→ **Instructions for the task**: Below are records; quote them exactly from the first line through the line that contains "localparam int MAX_RETRIES = 2;".

(Beginning of Information supplied)

File: src/rtl/ps2_pkg.sv
// Shared types and constants for the PS/2 host transmitter and its line synchroniser.
package ps2_pkg;

  typedef enum logic [2:0] {
    IDLE,
    INHIBIT,
    REQ,
    SHIFT,
    WAIT_IDLE,
    DONE
  } ps2_state_t;

  localparam logic [3:0] BITCNT_PARITY = 4'd9;
  localparam logic [3:0] BITCNT_STOP   = 4'd10;
  localparam logic [3:0] BITCNT_ACK    = 4'd11;

  localparam int MAX_RETRIES = 2;

  // PS/2 frames carry odd parity: data bits plus parity bit hold an odd count of ones.
  function automatic logic odd_parity(input logic [7:0] d);
    return ~^d;
  endfunction

endpackage

File: src/rtl/ps2_sync_edge.sv
// Two-flop synchroniser plus falling-edge detector for one PS/2 line.
// Flops reset to 1 (idle bus level) so leaving reset never fakes an edge.
module ps2_sync_edge (
  input  logic clk,
  input  logic rst_n,
  input  logic pin,
  output logic level,
  output logic fall
);

  logic sync_p0;
  logic sync_p1;
  logic prev_p2;

  // Synchronise the raw pin and keep one extra stage for edge detection.
  always_ff @(posedge clk or negedge rst_n) begin
    if (!rst_n) begin
      sync_p0 <= 1'b1;
      sync_p1 <= 1'b1;
      prev_p2 <= 1'b1;
    end else begin
      sync_p0 <= pin;
      sync_p1 <= sync_p0;
      prev_p2 <= sync_p1;
    end
  end

  assign level = sync_p1;
  assign fall  = prev_p2 & ~sync_p1;

endmodule

File: src/rtl/ps2_host_tx.sv
// PS/2 host-to-device command transmitter (clk8 domain).
// Only ever pulls lines low; the top level turns the DriveLow outputs into tristate pins.
// Optional macro PS2_HOST_TX_RETRY_EN: failed attempts restart automatically, up to
// MAX_RETRIES extra attempts with the same latched byte.
module ps2_host_tx
  import ps2_pkg::*;
#(
  parameter int CLK_HZ         = 8000000,
  parameter int INHIBIT_CYCLES = CLK_HZ / 10000,
  parameter int TIMEOUT_CYCLES = CLK_HZ / 1000 * 15
) (
  input  logic       clk8,
  input  logic       _reset,
  input  logic [7:0] txData,
  input  logic       txStart,
  output logic       txBusy,
  output logic       txDone,
  output logic       txError,
  input  logic       ps2ClkIn,
  input  logic       ps2DataIn,
  output logic       ps2ClkDriveLow,
  output logic       ps2DataDriveLow
);

  localparam int CNT_MAX = (TIMEOUT_CYCLES > INHIBIT_CYCLES) ? TIMEOUT_CYCLES : INHIBIT_CYCLES;
  localparam int CNT_W   = $clog2(CNT_MAX);
  localparam logic [CNT_W-1:0] INH_LAST = CNT_W'(INHIBIT_CYCLES - 1);
  localparam logic [CNT_W-1:0] TMO_LAST = CNT_W'(TIMEOUT_CYCLES - 1);

  ps2_state_t state, state_nxt;
  logic [CNT_W-1:0] cnt, cnt_nxt;
  logic [3:0] bit_cnt, bit_nxt;
  logic [7:0] tx_byte, byte_nxt;
  logic parity, parity_nxt;
  logic data_low, data_low_nxt;
  logic clk_low;
  logic ack_err, ack_err_nxt;
  logic clk_level, clk_fall, data_level;
`ifdef PS2_HOST_TX_RETRY_EN
  localparam logic [1:0] RETRY_LIMIT = 2'(MAX_RETRIES);
  logic [1:0] retry_cnt, retry_nxt;
`endif

  ps2_sync_edge u_clk_sync (
    .clk   (clk8),
    .rst_n (_reset),
    .pin   (ps2ClkIn),
    .level (clk_level),
    .fall  (clk_fall)
  );

  ps2_sync_edge u_data_sync (
    .clk   (clk8),
    .rst_n (_reset),
    .pin   (ps2DataIn),
    .level (data_level),
    .fall  ()
  );

  // Next-state logic; the data drive is computed one cycle ahead so both pin drivers are flops.
  always_comb begin
    state_nxt    = state;
    cnt_nxt      = cnt;
    bit_nxt      = bit_cnt;
    byte_nxt     = tx_byte;
    parity_nxt   = parity;
    data_low_nxt = data_low;
    ack_err_nxt  = ack_err;
`ifdef PS2_HOST_TX_RETRY_EN
    retry_nxt    = retry_cnt;
`endif
    case (state)
      IDLE: begin
        if (txStart) begin
          byte_nxt     = txData;
          parity_nxt   = odd_parity(txData);
          cnt_nxt      = '0;
          bit_nxt      = '0;
          ack_err_nxt  = 1'b0;
          data_low_nxt = 1'b0;
          state_nxt    = INHIBIT;
`ifdef PS2_HOST_TX_RETRY_EN
          retry_nxt    = '0;
`endif
        end
      end
      INHIBIT: begin
        if (cnt == INH_LAST) begin
          state_nxt = REQ;
          cnt_nxt   = '0;
        end else begin
          cnt_nxt = cnt + 1'b1;
        end
      end
      REQ: begin
        bit_nxt   = '0;
        state_nxt = SHIFT;
      end
      SHIFT: begin
        if (clk_fall) begin
          bit_nxt = bit_cnt + 4'd1;
          if (bit_nxt <= 4'd8) begin
            data_low_nxt = ~tx_byte[bit_cnt[2:0]];
          end else if (bit_nxt == BITCNT_PARITY) begin
            data_low_nxt = ~parity;
          end else if (bit_nxt == BITCNT_STOP) begin
            data_low_nxt = 1'b0;
          end else begin
            ack_err_nxt = data_level;
            state_nxt   = WAIT_IDLE;
          end
        end
      end
      WAIT_IDLE: begin
        if (clk_level && data_level) state_nxt = DONE;
      end
      DONE: state_nxt = IDLE;
      default: state_nxt = IDLE;
    endcase

    // Whole-transaction watchdog; overrides any edge seen in the same cycle.
    if (state == REQ || state == SHIFT || state == WAIT_IDLE) begin
      if (cnt == TMO_LAST) begin
        state_nxt    = DONE;
        data_low_nxt = 1'b0;
        ack_err_nxt  = 1'b1;
      end else begin
        cnt_nxt = cnt + 1'b1;
      end
    end

`ifdef PS2_HOST_TX_RETRY_EN
    // A failing attempt re-enters INHIBIT instead of reporting, while retries remain.
    if (state != DONE && state_nxt == DONE && ack_err_nxt && retry_cnt != RETRY_LIMIT) begin
      state_nxt    = INHIBIT;
      cnt_nxt      = '0;
      data_low_nxt = 1'b0;
      ack_err_nxt  = 1'b0;
      retry_nxt    = retry_cnt + 2'd1;
    end
`endif

    // Start bit: data goes low in the final inhibit cycle.
    if (state_nxt == INHIBIT && cnt_nxt == INH_LAST) data_low_nxt = 1'b1;
  end

  // State and datapath registers; reset releases both lines asynchronously.
  always_ff @(posedge clk8 or negedge _reset) begin
    if (!_reset) begin
      state    <= IDLE;
      cnt      <= '0;
      bit_cnt  <= '0;
      tx_byte  <= '0;
      parity   <= 1'b0;
      data_low <= 1'b0;
      clk_low  <= 1'b0;
      ack_err  <= 1'b0;
    end else begin
      state    <= state_nxt;
      cnt      <= cnt_nxt;
      bit_cnt  <= bit_nxt;
      tx_byte  <= byte_nxt;
      parity   <= parity_nxt;
      data_low <= data_low_nxt;
      clk_low  <= (state_nxt == INHIBIT);
      ack_err  <= ack_err_nxt;
    end
  end

`ifdef PS2_HOST_TX_RETRY_EN
  // Attempt counter for automatic retries.
  always_ff @(posedge clk8 or negedge _reset) begin
    if (!_reset) retry_cnt <= '0;
    else         retry_cnt <= retry_nxt;
  end
`endif

  assign txBusy          = (state != IDLE);
  assign txDone          = (state == DONE);
  assign txError         = (state == DONE) & ack_err;
  assign ps2ClkDriveLow  = clk_low;
  assign ps2DataDriveLow = data_low;

endmodule

File: config.mk
export PLATFORM = sky130hd
export DESIGN_NAME = ps2_host_tx
export DESIGN_NICKNAME = d
export VERILOG_FILES = /design/src/rtl/ps2_pkg.sv /design/src/rtl/ps2_sync_edge.sv /design/src/rtl/ps2_host_tx.sv
export SDC_FILE = /design/constraint.sdc
export NUM_CORES = 1
export LEC_CHECK = 0
export BUFFER_PORTS_ARGS = -buffer_cell sky130_fd_sc_hd__clkbuf_2
export CAP_MARGIN = 20
export CORE_MARGIN = 5
export CORE_UTILIZATION = 30
export CTS_BUF_LIST = sky130_fd_sc_hd__clkbuf_4 sky130_fd_sc_hd__clkbuf_8 sky130_fd_sc_hd__clkbuf_16
export CTS_CLUSTER_DIAMETER = 200
export DETAILED_ROUTE_END_ITERATION = 8
export SYNTH_ARGS = -nofsm -noshare
export SYNTH_HDL_FRONTEND = slang
export SYNTH_SLANG_ARGS = --single-unit
File: constraint.sdc
create_clock -name clk8 -period 2.38 [get_ports clk8]
set_clock_uncertainty 0.1 [all_clocks]
set_input_delay 0.357 -clock clk8 [delete_from_list [all_inputs] [get_ports clk8]]
set_output_delay 0.357 -clock clk8 [all_outputs]
set_load 0.02 [all_outputs]
==> results.md <==
- Outcome: finished with violations
- Failing checks: negative hold slack, negative setup slack
- Fin Hold WS: -0.00773 ns
- Reg-to-Reg Start: cnt[9]
- Fin nets: 360
- Fillers: 799
- Synth Instances: 259
- Initial Util: 30.4%
- Flop and latch count out of synthesis: 41
- WP data arrival: 2.66 ns
- CP Launch Type: register
- Post-synth top area share: 36.6%
- RSZ-0062 raised after global routing: yes
- Vias per cell: around 5.2
- Power per cell area: 408 mW/mm2
- Ys flop type: dfrtp_1
- Gr usage total: 13.6%
- CP endpoint: ps2DataDriveLow
- Sequential Power Share: around 53%
- Final setup fails: 1
- Remaining DRCs: 0
- TritonRoute pass-1 iters: 4
- Fmax: about 400 MHz
- Sw Ratio: 26.6%
- Reg-to-reg endpoint: ps2DataDriveLow
- Min setup slack post-route: -0.134 ns
- Worst min path class: input pin to async pin
- Site Rows: 33
- Grt ovf: 0
- First element of the critical path: cnt[9]
- Number of flops mapped to enable cells by yosys: 0
- CTS HTree Levels: 2
- Layout cell share with drive strength beyond 1: a little over two fifths
- P_int: 1.02 mW
- Boundary pin count: 18
- Yosys cell types: 63
- Area Growth Syn to Fin: 37.6%
- Relative slew slack: 65.9%
- Worst VDD drop: about 0.21 mV
- Port Buf Inserts: 17
- Total die area: ~0.010 mm2
- Syn_area_per_cell: around 9.5 um2
- R2R cell count: 9
- Worst-Margin Slew: about 0.51 ns
- Crit. End Element: register
- Register area share after synthesis: 41.9%
- Routed via count: roughly 2300
- Initial antenna violation count: 0
- Routed len/inst: 14.9 um
- Most numerous cell in the Yosys netlist: dfrtp_1
- Pre-CTS WS: -0.194 ns
- Final period util: 106%
- First-pass GRT wire length: 11.0 mm
- Vias in the first global route: approximately 2200
- Final hold viol count: 2
- Combinational fraction of design power: between 10% and 20%
- DR iter-0 viols: 160
- Leakage power: 1.48 nW
- Clock root buffer: clkbuf_8
- Clk slew on worst S/H paths: 0.09 ns
- CTS tree: yes
- Fin. max-slew vios: 0
- Max Cap Viol: 0
- Mapped cell area: 0.00246 mm2
- Top cells by count, synth: dfrtp_1, nand2_1, o21ai_0, nor2_1, a21oi_1
- Critical Path RT: ~2.5 ns
- WS Path Type: register to register
- Chip height: 101 um
- Synth Warn #: 0
- Antenna Nets Post-Route: 0
- Net Count, Synth: about 280
- Core area: a little over 0.008 mm2
- R2R setup slack: -0.13 ns
- Fraction of registers with async set/reset: 100%
- Clock latency on the worst-skew pair: roughly 0.30 ns
- Final WL: 6.66 mm
- Pin count of the biggest net entering global routing: 42
- Tmin final: 2.51 ns
- P_sw: 0.369 mW
- RePlAce Congestion: 0.881
- Crit-path max FO: 9
- DPL Wire Length: between 5 and 6 mm
- Die width: between 100 and 150 um
- CTS sink count: 41
- Synth area leaders: dfrtp_1, dfstp_2, o21ai_0
- Clock share of power: 33.9%
- Clock Path Buffers: 2
- Number of CTS-inserted buffers: 5
- ANT cells: 0
- Yosys top cell by area: dfrtp_1
- Total power: 1.38 mW
registers in the layout, summed over array words and instances, names as in the netlist:
signal               count
parity                   1
u_clk_sync.prev_p2       1
u_clk_sync.sync_p0       1
state                    3
ps2DataDriveLow          1
cnt                     17
tx_byte                  8
ps2ClkDriveLow           1
ack_err                  1
u_data_sync.level        1
u_clk_sync.level         1
bit_cnt                  4
u_data_sync.sync_p0      1
power groups by stage:
stage | sequential [mW] | clock (mW) | combinational (mW)
floorplan | 0.754 | 0 | 0.0766
global placement | 0.750 | 0 | 0.171
detailed placement | 0.751 | 0 | 0.169
CTS | 0.738 | 0.484 | 0.173
global route | 0.741 | 0.516 | 0.194
finish | 0.738 | 0.470 | 0.176
worst max-delay path: stages, from the launching register on:
cell and delay [ns]:
dfrtp_1 0.38, nand2_2 0.07, or4b_4 0.57, o31ai_4 0.32, buf_4 0.17, nand2_4 0.11
a31oi_4 0.17, o2111ai_2 0.14, nor4b_2 0.27, a21o_1 0.15
worst min path at each step:
stage / from / to
2_1_floorplan: _reset / ack_err
3_3_place_gp: u_data_sync.sync_p0 / u_data_sync.level
3_5_place_dp: u_clk_sync.sync_p0 / u_clk_sync.level
4_1_cts: _reset / cnt[11]
5_1_grt: ps2ClkIn / u_clk_sync.sync_p0
6_report: _reset / cnt[11]
kinds of logic (layout without fill, tap and decap cells):
group | count (synthesis) | in the layout | share of synthesized area, %
compound gates | 71 | 71 | 19.9
xor+xnor | 10 | 10 | 3.56
fa+ha+maj | 5 | 5 | 2.54
buf+inv | 18 | 102 | 2.79
flops | 41 | 41 | 41.9
mux | 11 | 11 | 5.89
simple gates | 103 | 103 | 23.5
cells in the final DEF (no fill, tap or decap), types with 6 or more instances in the layout:
cell type  count
nor2_1        15
nand2_1       18
inv_1          7
dfrtp_1       36
a21oi_1       13
xnor2_1        8
buf_4         70
nand3_1       13
nand4_1        6
clkbuf_2      17
o21ai_0       18
mux2_2         8
or3_1          6
cell type report:
type / instances / area (um2) / share of cell area, %
Multi-Input combinational cell: 200 / 1500 / 44.2
Sequential cell: 41 / 1030 / 30.4
Timing Repair Buffer: 87 / 611 / 18.0
Tap cell: 105 / 131 / 3.87
Clock buffer: 5 / 68.8 / 2.03
Inverter: 7 / 26.3 / 0.775
Clock inverter: 3 / 21.3 / 0.627
repair_timing:
| action | 4_1_cts | 5_1_grt |
|---|---|---|
| setup buffers | 2 | 3 |
| pin swaps | 8 | 10 |
| hold buffers | 0 | 0 |
| resized for setup | 14 | 10 |
| gates cloned | 0 | 0 |
| endpoints found under the hold margin | 0 | 0 |
| endpoints found under the setup margin | 2 | 3 |
metrics by stage:
stage | utilization, % | setup TNS (ns) | cell area (um2) | hold slack (ns) | cells
floorplan | - | -0.0619 | 2520 | -0.0386 | 259
global placement | 39.1 | -0.243 | 3160 | 0.248 | 435
detailed placement | 39.1 | -0.230 | 3160 | 0.247 | 435
CTS | 41.1 | -0.0524 | 3320 | 0.0242 | 445
global route | 41.9 | -0.204 | 3390 | 0.0410 | 448
finish | 41.9 | -0.134 | 3390 | -0.00773 | 448
routing by layer:
| metal | part of all wire [%] | track usage [%] | wire length (um) |
|---|---|---|---|
| met1 | 44 | 17.7 | 2900 |
| met2 | 49 | 22.9 | 3290 |
| met3 | 4.3 | 1.87 | 287 |
| met4 | 2.6 | 5.39 | 176 |
| met5 | 0 | 0 | 0 |
Power figures use the tool's default switching activity.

(End of Information supplied)

→ **Answer for the task**:
File: src/rtl/ps2_pkg.sv
// Shared types and constants for the PS/2 host transmitter and its line synchroniser.
package ps2_pkg;

  typedef enum logic [2:0] {
    IDLE,
    INHIBIT,
    REQ,
    SHIFT,
    WAIT_IDLE,
    DONE
  } ps2_state_t;

  localparam logic [3:0] BITCNT_PARITY = 4'd9;
  localparam logic [3:0] BITCNT_STOP   = 4'd10;
  localparam logic [3:0] BITCNT_ACK    = 4'd11;

  localparam int MAX_RETRIES = 2;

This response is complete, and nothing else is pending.